Spark 在三个弹性数据集,但是我们并不知道哪个性能比较好(有的文章的说Dataset<Dataframe<RDD),好了,这下就有个无聊的人了,那就是我,这里会测试一下它们的性能如何。
测试代码
class App10 {
System.setProperty("java.security.krb5.conf", "/etc/krb5.conf")
System.setProperty("sun.security.krb5.debug", "false")
val sparkConf = new SparkConf()
.set("spark.shuffle.service.enabled", "true")
.set("spark.dynamicAllocation.enabled", "true")
.set("spark.dynamicAllocation.minExecutors", "1")
.set("spark.dynamicAllocation.initialExecutors", "1")
.set("spark.dynamicAllocation.maxExecutors", "6")
.set("spark.dynamicAllocation.executorIdleTimeout", "60")
.set("spark.dynamicAllocation.cachedExecutorIdleTimeout", "60")
.set("spark.executor.cores", "4")
.set("spark.serializer", "org.apache.spark.serializer.KryoSerializer")

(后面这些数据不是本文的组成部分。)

Context: an optimization exercise on an open-source flow, tuned for small area, a short achievable clock period and few clock cycles per item. The choices shown serve that exercise and are no tape-out recipe. No run shown here included a check of the RTL's function; only the layout flow was run. No activity file was given, so power comes from the tool's default toggle rates.

## flow/design.v (module list and top-level ports; edited modules follow where they fit)
// module CPU: 647 lines
// module ksadd: 26 lines
// module booth17e: 447 lines
// module booth17enc: 14 lines
// module bkadd67: 266 lines
// module bkadd34: 133 lines
// module bkadd33: 131 lines
module CPU(
				clk,
			  rst_n,
		   IO_stall,
         awid_m_inf,
       awaddr_m_inf,
       awsize_m_inf,
      awburst_m_inf,
        awlen_m_inf,
      awvalid_m_inf,
      awready_m_inf,
        wdata_m_inf,
        wlast_m_inf,
       wvalid_m_inf,
       wready_m_inf,
          bid_m_inf,
        bresp_m_inf,
       bvalid_m_inf,
       bready_m_inf,
         arid_m_inf,
       araddr_m_inf,
        arlen_m_inf,
       arsize_m_inf,
      arburst_m_inf,
      arvalid_m_inf,
      arready_m_inf, 
          rid_m_inf,
        rdata_m_inf,
        rresp_m_inf,
        rlast_m_inf,
       rvalid_m_inf,
       rready_m_inf 
);
  // ...
==> flow/flow/run.sh <==
#!/bin/bash
# Standard layout, with timing repair aiming for a larger setup margin.
set -euo pipefail
bash standard.sh SETUP_SLACK_MARGIN=6.3 finish > standard_flow.log 2>&1
==> flow/standard.sh <==
#!/bin/bash
# synth_recipe.tcl (not shown) runs the flow's synth.tcl, then flattens the netlist and writes it again
# the make line also repeats each setting of config.mk as NAME=value (left out here)
make -C /OpenROAD-flow-scripts/flow DESIGN_CONFIG=/design/flow/config.mk WORK_HOME=/design/flow/orfs CLKGATE_MAP_FILE= SYNTH_SCRIPT=/design/flow/synth_recipe.tcl "${@:-finish}"
==> flow/config.mk <==
export PLATFORM = sky130hd
export DESIGN_NAME = CPU
export DESIGN_NICKNAME = CPU
export VERILOG_FILES = /design/flow/design.v
export SDC_FILE = /design/flow/constraint.sdc
export NUM_CORES = 8
export LEC_CHECK = 0
export CAP_MARGIN = 20
export CORE_MARGIN = 2
export CORE_UTILIZATION = 55.0
export SETUP_SLACK_MARGIN = 5
export SLEW_MARGIN = 20
==> flow/constraint.sdc <==
create_clock -name core_clock -period 10.0 [get_ports {clk}]
set_input_delay 2.0000 -clock core_clock [delete_from_list [all_inputs] [get_ports {clk}]]
set_output_delay 2.0000 -clock core_clock [all_outputs]
set_load 0.01 [all_outputs]
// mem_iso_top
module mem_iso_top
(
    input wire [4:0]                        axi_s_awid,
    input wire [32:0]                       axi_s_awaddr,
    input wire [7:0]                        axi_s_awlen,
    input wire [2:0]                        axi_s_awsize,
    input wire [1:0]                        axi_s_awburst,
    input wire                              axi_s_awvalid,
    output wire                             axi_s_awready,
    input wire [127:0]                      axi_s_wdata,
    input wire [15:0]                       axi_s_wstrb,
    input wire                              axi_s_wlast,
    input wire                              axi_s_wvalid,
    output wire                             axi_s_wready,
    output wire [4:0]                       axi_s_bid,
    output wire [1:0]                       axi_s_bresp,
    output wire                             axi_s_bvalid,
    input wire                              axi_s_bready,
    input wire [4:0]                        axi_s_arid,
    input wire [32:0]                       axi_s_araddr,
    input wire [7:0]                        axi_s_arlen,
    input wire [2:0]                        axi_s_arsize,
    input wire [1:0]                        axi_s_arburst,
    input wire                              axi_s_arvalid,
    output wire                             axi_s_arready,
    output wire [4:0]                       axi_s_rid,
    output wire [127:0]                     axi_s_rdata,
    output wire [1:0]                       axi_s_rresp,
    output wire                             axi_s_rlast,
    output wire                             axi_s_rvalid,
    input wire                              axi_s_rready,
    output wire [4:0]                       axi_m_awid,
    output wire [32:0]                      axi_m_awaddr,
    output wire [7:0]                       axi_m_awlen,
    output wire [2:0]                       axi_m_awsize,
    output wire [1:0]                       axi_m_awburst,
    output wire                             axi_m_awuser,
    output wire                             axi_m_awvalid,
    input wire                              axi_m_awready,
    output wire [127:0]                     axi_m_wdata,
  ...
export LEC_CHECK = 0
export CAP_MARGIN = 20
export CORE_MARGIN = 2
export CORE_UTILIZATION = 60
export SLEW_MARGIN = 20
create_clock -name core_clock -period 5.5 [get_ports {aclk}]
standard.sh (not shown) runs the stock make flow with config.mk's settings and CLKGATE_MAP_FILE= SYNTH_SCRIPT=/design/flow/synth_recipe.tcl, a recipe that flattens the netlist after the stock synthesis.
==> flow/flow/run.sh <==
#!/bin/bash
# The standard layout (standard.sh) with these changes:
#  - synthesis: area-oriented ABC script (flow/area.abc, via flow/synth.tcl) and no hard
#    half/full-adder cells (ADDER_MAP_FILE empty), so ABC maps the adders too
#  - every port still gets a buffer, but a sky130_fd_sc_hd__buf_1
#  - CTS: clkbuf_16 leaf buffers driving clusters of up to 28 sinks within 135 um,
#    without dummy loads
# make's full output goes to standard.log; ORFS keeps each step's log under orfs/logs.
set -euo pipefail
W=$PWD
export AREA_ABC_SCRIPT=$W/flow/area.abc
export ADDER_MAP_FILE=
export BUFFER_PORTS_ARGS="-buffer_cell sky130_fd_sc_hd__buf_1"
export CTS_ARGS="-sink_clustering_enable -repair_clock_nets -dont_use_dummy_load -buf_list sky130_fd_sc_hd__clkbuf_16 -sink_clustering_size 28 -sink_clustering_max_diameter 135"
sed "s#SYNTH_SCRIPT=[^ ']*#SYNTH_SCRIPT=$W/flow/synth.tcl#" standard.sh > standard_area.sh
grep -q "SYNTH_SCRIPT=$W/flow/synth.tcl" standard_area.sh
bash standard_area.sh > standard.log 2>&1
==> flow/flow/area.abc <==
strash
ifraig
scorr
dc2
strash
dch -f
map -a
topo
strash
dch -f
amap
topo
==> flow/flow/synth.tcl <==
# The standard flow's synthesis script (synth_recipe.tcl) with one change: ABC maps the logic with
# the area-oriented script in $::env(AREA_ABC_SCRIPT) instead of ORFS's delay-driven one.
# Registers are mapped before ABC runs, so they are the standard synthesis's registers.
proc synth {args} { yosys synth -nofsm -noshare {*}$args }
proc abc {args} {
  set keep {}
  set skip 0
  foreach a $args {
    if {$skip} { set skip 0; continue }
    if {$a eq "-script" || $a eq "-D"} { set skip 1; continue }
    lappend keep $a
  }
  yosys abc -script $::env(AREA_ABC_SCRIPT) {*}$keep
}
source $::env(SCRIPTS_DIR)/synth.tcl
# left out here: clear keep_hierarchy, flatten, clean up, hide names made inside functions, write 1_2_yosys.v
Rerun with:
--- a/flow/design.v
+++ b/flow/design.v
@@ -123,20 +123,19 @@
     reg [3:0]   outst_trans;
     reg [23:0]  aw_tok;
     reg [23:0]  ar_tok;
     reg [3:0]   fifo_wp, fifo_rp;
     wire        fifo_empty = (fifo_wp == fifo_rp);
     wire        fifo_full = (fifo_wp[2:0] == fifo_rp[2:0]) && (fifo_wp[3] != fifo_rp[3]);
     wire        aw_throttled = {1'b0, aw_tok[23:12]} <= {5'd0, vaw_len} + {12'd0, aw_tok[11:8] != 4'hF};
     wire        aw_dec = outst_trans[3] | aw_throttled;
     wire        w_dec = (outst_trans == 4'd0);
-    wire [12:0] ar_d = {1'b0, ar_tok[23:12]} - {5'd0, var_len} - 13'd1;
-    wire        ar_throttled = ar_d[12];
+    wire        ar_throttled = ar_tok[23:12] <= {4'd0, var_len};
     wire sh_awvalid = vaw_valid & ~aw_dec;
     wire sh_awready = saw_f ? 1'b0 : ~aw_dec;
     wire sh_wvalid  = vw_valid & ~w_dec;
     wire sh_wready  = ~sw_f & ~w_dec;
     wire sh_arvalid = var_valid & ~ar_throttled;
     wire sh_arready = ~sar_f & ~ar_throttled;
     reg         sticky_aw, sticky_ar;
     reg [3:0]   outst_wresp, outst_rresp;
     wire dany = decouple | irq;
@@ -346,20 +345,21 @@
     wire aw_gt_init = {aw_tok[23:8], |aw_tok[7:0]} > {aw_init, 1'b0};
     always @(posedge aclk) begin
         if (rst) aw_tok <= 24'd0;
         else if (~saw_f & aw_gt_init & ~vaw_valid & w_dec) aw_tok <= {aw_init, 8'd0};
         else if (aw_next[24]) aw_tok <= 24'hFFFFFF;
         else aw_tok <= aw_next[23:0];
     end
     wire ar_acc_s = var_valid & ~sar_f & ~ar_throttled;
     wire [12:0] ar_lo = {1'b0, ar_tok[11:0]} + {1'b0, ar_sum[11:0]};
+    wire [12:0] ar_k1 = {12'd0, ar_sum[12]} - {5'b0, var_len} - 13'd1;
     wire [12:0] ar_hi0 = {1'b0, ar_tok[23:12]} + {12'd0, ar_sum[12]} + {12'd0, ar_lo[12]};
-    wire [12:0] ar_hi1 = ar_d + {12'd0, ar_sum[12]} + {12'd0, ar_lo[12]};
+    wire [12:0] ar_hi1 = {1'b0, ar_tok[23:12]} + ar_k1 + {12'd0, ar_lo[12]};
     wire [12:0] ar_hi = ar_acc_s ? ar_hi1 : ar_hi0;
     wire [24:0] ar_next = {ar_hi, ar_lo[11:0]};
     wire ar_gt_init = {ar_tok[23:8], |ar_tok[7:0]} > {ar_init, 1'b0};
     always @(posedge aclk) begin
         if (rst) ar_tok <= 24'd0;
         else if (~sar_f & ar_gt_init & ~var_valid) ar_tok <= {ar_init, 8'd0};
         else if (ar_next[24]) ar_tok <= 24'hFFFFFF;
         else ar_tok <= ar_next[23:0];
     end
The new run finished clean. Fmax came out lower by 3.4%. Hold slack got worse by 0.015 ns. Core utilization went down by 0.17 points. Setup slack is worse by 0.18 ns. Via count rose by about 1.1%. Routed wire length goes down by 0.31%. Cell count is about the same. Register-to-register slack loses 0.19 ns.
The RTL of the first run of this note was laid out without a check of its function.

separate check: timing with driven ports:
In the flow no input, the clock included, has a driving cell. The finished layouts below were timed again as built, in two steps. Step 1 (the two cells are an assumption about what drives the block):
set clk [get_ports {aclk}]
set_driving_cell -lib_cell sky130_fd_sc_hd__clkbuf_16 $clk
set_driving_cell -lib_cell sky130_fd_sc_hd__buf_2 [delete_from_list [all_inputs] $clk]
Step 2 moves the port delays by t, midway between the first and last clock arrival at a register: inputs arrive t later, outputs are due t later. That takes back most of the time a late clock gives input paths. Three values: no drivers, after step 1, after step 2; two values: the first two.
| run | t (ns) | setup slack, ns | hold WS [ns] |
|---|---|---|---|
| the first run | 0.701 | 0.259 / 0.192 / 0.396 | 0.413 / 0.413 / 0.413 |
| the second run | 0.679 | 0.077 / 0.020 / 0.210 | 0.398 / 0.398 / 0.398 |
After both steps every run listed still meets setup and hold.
Background: an optimization exercise with open tools, aiming at small area. Do not read the settings as production practice. Only simulation tests tie the RTL to the original design; equivalence was not proved. Power is estimated from default activity; no workload was simulated.

==> flow/design.v (excerpt) <==
module toplevel (reset, clock, mclk, sclk, lrck, sdin, sdout, test_sdout);
make LEC_CHECK=0 CAP_MARGIN=20 CORE_MARGIN=2 CORE_UTILIZATION=40 CTS_BUF_LIST='sky130_fd_sc_hd__clkbuf_2 sky130_fd_sc_hd__clkbuf_4 sky130_fd_sc_hd__clkbuf_8' SLEW_MARGIN=20 finish   # period 10.0 ns
run.sh (not shown) runs the stock make flow with config.mk's settings and CLKGATE_MAP_FILE= SYNTH_SCRIPT=/design/flow/synth_recipe.tcl, a recipe that flattens the netlist after the stock synthesis.
Edit:
Settings changed: CTS_BUF_LIST sky130_fd_sc_hd__clkbuf_2 sky130_fd_sc_hd__clkbuf_4 sky130_fd_sc_hd__clkbuf_8 to unset.
=> The new run completed with no timing, DRC or antenna violations; clock skew is unchanged; die area is unchanged; power stays the same; worst setup slack stays the same; combinational power is about the same; sequential share of layout area stays the same; wire length is unchanged; global-route usage is unchanged; cell area does not change; fmax does not change.

The RTL this note starts from:
==> flow/design.v <==
module toplevel (reset, clock, mclk, sclk, lrck, sdin, sdout, test_sdout);
input  reset;
input  clock;
input  sdout;
output mclk;
output sclk;
output lrck;
output sdin;
output test_sdout;
reg [8:0] p;
reg       f;
always @(posedge clock) begin
  if (reset == 1'b0) begin
    p <= 9'd0;
    f <= 1'b1;
  end else begin
    p <= p + {8'd0, ~f};
    f <= 1'b0;
  end
end
assign mclk = p[0];
assign sclk = p[2];
assign lrck = p[8];
assign test_sdout = 1'b0;
reg fresh;
always @(posedge clock) begin
  if (reset == 1'b0)
    fresh <= 1'b1;
  else if (p[4])
    fresh <= 1'b0;
end
reg [10:0] r0;
wire ins0 = (p == 9'd323);
always @(posedge clock) r0 <= {r0[9:0], fresh ? 1'b0 : (ins0 ? sdout : r0[10])};
reg [10:0] r1;
wire ins1 = (p == 9'd315);
always @(posedge clock) r1 <= {r1[9:0], fresh ? 1'b0 : (ins1 ? sdout : r1[10])};
reg [10:0] r2;
wire ins2 = (p == 9'd307);
always @(posedge clock) r2 <= {r2[9:0], fresh ? 1'b0 : (ins2 ? sdout : r2[10])};
reg [10:0] r3;
wire ins3 = (p == 9'd299);
always @(posedge clock) r3 <= {r3[9:0], fresh ? 1'b0 : (ins3 ? sdout : r3[10])};
reg [10:0] r4;
wire ins4 = (p == 9'd291);
always @(posedge clock) r4 <= {r4[9:0], fresh ? 1'b0 : (ins4 ? sdout : r4[10])};
reg [10:0] r5;
wire ins5 = (p == 9'd283);
always @(posedge clock) r5 <= {r5[9:0], fresh ? 1'b0 : (ins5 ? sdout : r5[10])};
reg [10:0] r6;
wire ins6 = (p == 9'd275);
always @(posedge clock) r6 <= {r6[9:0], fresh ? 1'b0 : (ins6 ? sdout : r6[10])};
wire [6:0] x = {r6[5], r5[8], r4[0], r3[3], r2[6], r1[9], r0[1]};
reg en, sub, dblm;
always @(*) begin
  en = 1'b0;
  sub = 1'b0;
  dblm = 1'b0;
  case (p)
    9'd128: begin en = 1'b1; end
    9'd129: begin en = 1'b1; end
    9'd134: begin en = 1'b1; end
    9'd135: begin en = 1'b1; end
    9'd143: begin dblm = 1'b1; end
    9'd145: begin en = 1'b1; end
    9'd151: begin en = 1'b1; end
    9'd159: begin dblm = 1'b1; end
    9'd160: begin en = 1'b1; sub = 1'b1; end
    9'd161: begin en = 1'b1; sub = 1'b1; end
    9'd168: begin en = 1'b1; sub = 1'b1; end
    9'd169: begin en = 1'b1; sub = 1'b1; end
    9'd175: begin dblm = 1'b1; end
    9'd177: begin en = 1'b1; sub = 1'b1; end
    9'd180: begin en = 1'b1; sub = 1'b1; end
    9'd182: begin en = 1'b1; sub = 1'b1; end
    9'd185: begin en = 1'b1; sub = 1'b1; end
    9'd191: begin dblm = 1'b1; end
    9'd195: begin en = 1'b1; end
    9'd200: begin en = 1'b1; end
    9'd207: begin dblm = 1'b1; end
    9'd211: begin en = 1'b1; end
    9'd217: begin en = 1'b1; end
    default: ;
  endcase
end
wire txw  = p[8] & (p[7] ? (p[6:3] == 4'd0) : (p[6:3] != 4'd0));
wire dbl  = fresh | dblm | (txw & (p[2:0] == 3'b111));
reg  [15:0] acc;
wire [6:0]  y  = {7{en}} & (x ^ {7{sub}});
wire        sx = en & (x[6] ^ sub);
wire [15:0] bop = {{9{sx}}, y};
wire [16:0] cy;
assign cy[0] = en & sub;
genvar i;
generate
  for (i = 0; i < 16; i = i + 1) begin : add
    assign cy[i+1] = (acc[i] & bop[i]) | (acc[i] & cy[i]) | (bop[i] & cy[i]);
    if (i == 0) begin : lsb
      always @(posedge clock) acc[i] <= dbl ? 1'b0 : acc[i] ^ bop[i] ^ cy[i];
    end else begin : up
      always @(posedge clock) acc[i] <= dbl ? acc[i-1] : acc[i] ^ bop[i] ^ cy[i];
    end
  end
endgenerate
assign sdin = txw & acc[15];
endmodule
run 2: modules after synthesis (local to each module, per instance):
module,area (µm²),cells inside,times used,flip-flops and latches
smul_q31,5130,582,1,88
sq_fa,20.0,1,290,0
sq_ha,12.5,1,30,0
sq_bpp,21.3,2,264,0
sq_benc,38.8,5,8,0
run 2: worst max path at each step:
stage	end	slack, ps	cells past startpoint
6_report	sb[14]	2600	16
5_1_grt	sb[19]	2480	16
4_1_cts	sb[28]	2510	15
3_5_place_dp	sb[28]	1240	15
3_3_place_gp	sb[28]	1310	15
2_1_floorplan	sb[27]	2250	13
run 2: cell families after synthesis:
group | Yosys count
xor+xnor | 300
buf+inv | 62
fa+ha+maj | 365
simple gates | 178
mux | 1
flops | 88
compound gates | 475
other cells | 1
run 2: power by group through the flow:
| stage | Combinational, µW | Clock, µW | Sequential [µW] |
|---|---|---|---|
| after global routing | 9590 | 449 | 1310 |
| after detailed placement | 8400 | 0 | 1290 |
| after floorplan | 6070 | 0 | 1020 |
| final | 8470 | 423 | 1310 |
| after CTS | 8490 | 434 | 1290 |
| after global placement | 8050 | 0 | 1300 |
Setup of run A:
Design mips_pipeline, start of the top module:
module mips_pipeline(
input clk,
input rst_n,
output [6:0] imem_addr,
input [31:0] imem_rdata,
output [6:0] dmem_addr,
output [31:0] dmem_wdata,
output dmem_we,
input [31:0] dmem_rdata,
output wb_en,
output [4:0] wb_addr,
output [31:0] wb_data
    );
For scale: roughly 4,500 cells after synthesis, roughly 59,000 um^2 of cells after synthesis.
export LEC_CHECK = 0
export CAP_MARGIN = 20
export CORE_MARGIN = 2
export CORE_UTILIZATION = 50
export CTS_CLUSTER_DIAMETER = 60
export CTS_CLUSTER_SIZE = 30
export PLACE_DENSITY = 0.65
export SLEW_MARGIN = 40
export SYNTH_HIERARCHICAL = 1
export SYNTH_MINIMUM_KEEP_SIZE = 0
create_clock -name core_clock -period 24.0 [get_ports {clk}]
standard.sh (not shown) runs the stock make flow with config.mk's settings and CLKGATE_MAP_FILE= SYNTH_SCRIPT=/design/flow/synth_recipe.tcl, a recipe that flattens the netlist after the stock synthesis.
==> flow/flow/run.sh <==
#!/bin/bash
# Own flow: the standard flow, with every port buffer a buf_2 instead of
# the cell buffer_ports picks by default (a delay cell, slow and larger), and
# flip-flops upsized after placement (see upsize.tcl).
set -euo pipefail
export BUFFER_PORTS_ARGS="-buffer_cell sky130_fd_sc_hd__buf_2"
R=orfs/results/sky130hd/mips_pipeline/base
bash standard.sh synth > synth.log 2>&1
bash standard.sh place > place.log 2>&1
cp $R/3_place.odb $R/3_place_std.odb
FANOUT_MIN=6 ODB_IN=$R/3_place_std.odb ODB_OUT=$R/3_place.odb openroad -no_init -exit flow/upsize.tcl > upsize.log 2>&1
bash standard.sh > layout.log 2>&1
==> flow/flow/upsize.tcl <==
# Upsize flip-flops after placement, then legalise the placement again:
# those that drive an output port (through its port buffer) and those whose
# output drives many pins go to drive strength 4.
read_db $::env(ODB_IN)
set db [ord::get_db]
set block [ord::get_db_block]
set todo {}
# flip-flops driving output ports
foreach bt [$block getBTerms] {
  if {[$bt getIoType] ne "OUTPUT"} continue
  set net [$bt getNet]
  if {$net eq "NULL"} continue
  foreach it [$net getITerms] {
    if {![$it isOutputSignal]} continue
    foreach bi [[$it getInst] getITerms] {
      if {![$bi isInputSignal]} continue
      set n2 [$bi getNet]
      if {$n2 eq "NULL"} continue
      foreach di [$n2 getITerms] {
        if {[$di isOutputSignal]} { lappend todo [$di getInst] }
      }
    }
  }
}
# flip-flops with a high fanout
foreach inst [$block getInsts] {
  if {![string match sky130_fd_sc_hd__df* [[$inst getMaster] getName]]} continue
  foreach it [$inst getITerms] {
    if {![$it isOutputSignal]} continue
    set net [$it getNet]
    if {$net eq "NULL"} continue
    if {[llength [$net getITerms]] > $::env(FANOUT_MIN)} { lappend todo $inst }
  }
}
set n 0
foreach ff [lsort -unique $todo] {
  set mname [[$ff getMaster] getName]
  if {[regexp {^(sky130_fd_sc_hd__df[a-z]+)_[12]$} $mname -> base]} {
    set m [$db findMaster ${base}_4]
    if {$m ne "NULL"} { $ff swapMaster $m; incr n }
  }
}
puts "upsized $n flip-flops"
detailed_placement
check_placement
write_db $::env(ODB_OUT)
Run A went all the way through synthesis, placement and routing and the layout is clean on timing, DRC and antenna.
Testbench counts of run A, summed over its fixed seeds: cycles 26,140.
Context: an optimization exercise on an open-source flow, tuned for a short achievable clock period and few clock cycles. The choices shown serve that exercise and are no tape-out recipe. Only simulation tests tie the RTL to the original design; equivalence was not proved. No activity file was given, so power comes from the tool's default toggle rates.

**flow/run.sh**
```bash
#!/bin/bash
# synth_recipe.tcl (not shown) runs the flow's synth.tcl, then flattens the netlist and writes it again
# the make line also repeats each setting of config.mk as NAME=value (left out here)
make -C /OpenROAD-flow-scripts/flow DESIGN_CONFIG=/design/flow/config.mk WORK_HOME=/design/flow/orfs CLKGATE_MAP_FILE= SYNTH_SCRIPT=/design/flow/synth_recipe.tcl finish
```
**flow/config.mk**
```make
export PLATFORM = sky130hd
export DESIGN_NAME = processor
export DESIGN_NICKNAME = processor
export VERILOG_FILES = /design/flow/design.v
export SDC_FILE = /design/flow/constraint.sdc
export NUM_CORES = 4
export LEC_CHECK = 0
export CAP_MARGIN = 20
export CORE_MARGIN = 2
export CORE_UTILIZATION = 40
export SLEW_MARGIN = 20
```
**flow/constraint.sdc**
```tcl
create_clock -name core_clock -period 9.0 [get_ports {clk}]
set_input_delay 1.8000 -clock core_clock [delete_from_list [all_inputs] [get_ports {clk}]]
set_output_delay 1.8000 -clock core_clock [all_outputs]
set_load 0.01 [all_outputs]
```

// .setMaster("local[12]")
.setAppName("无聊的Dataset、Dataframe、RDD测试")
val spark = SparkSession
.builder
.config(sparkConf)
.getOrCreate()
def run(typ: Int): Unit = {
import spark.implicits._
spark.sparkContext.setLogLevel("ERROR")
if (typ == 0) {
val rdd = spark.sparkContext
.parallelize((0 to 4000000).map {
num => {
Log10(UUID.randomUUID().toString, num)
}
})
val count = rdd.count()
} else if (typ == 1) {
val rdd = spark.sparkContext
.parallelize((0 to 4000000).map {
num => {
Log10(UUID.randomUUID().toString, num)
}
}).toDF()
val count = rdd.count()
} else if (typ == 2) {
val rdd = spark.sparkContext
.parallelize((0 to 4000000).map {
num => {
Log10(UUID.randomUUID().toString, num)
}
}).toDS()
val count = rdd.count()
}
}
}
case class Log10(uid: String, age: Int)
object App10 {
def main(args: Array[String]): Unit = {
new App10().run(args(0).toInt)
}
}
测试组
PS:集群是两台2台12核24G的机子,里面没有跑任务任务,是空闲的主机,这样测试出来的结果比较理想。
第一组
time spark-submit --master yarn --jars "hdfs:///tmp/jars/*" --class com.dounine.hbase.App10 --driver-memory 3g --executor-memory 2G build/libs/hdfs-token-1.0.0-SNAPSHOT.jar 0
三次结果
real 0m34.242s
user 0m54.498s
sys 0m3.584s
-----------------------
real 0m34.009s
user 0m45.385s
sys 0m3.520s
----------------------
real 0m34.948s
user 0m49.349s
sys 0m3.407s
第二组
time spark-submit --master yarn --jars "hdfs:///tmp/jars/*" --class com.dounine.hbase.App10 --driver-memory 3g --executor-memory 2G build/libs/hdfs-token-1.0.0-SNAPSHOT.jar 1
三次结果
real 0m37.738s
user 0m52.649s
sys 0m3.684s
------------------
real 0m37.471s
user 0m50.647s
sys 0m3.557s
-------------------
real 0m37.248s
user 0m46.946s
sys 0m3.471s
第三组
time spark-submit --master yarn --jars "hdfs:///tmp/jars/*" --class com.dounine.hbase.App10 --driver-memory 3g --executor-memory 2G build/libs/hdfs-token-1.0.0-SNAPSHOT.jar 2
三次结果
real 0m36.179s
user 0m59.250s
sys 0m3.674s
---------------------
real 0m35.090s
user 0m54.178s
sys 0m3.476s
--------------------
real 0m35.181s
user 0m50.917s
sys 0m3.599s
结论
还是 RDD 性能好一些,可能是我打开的方式不对,下次想到更好测试再测看看。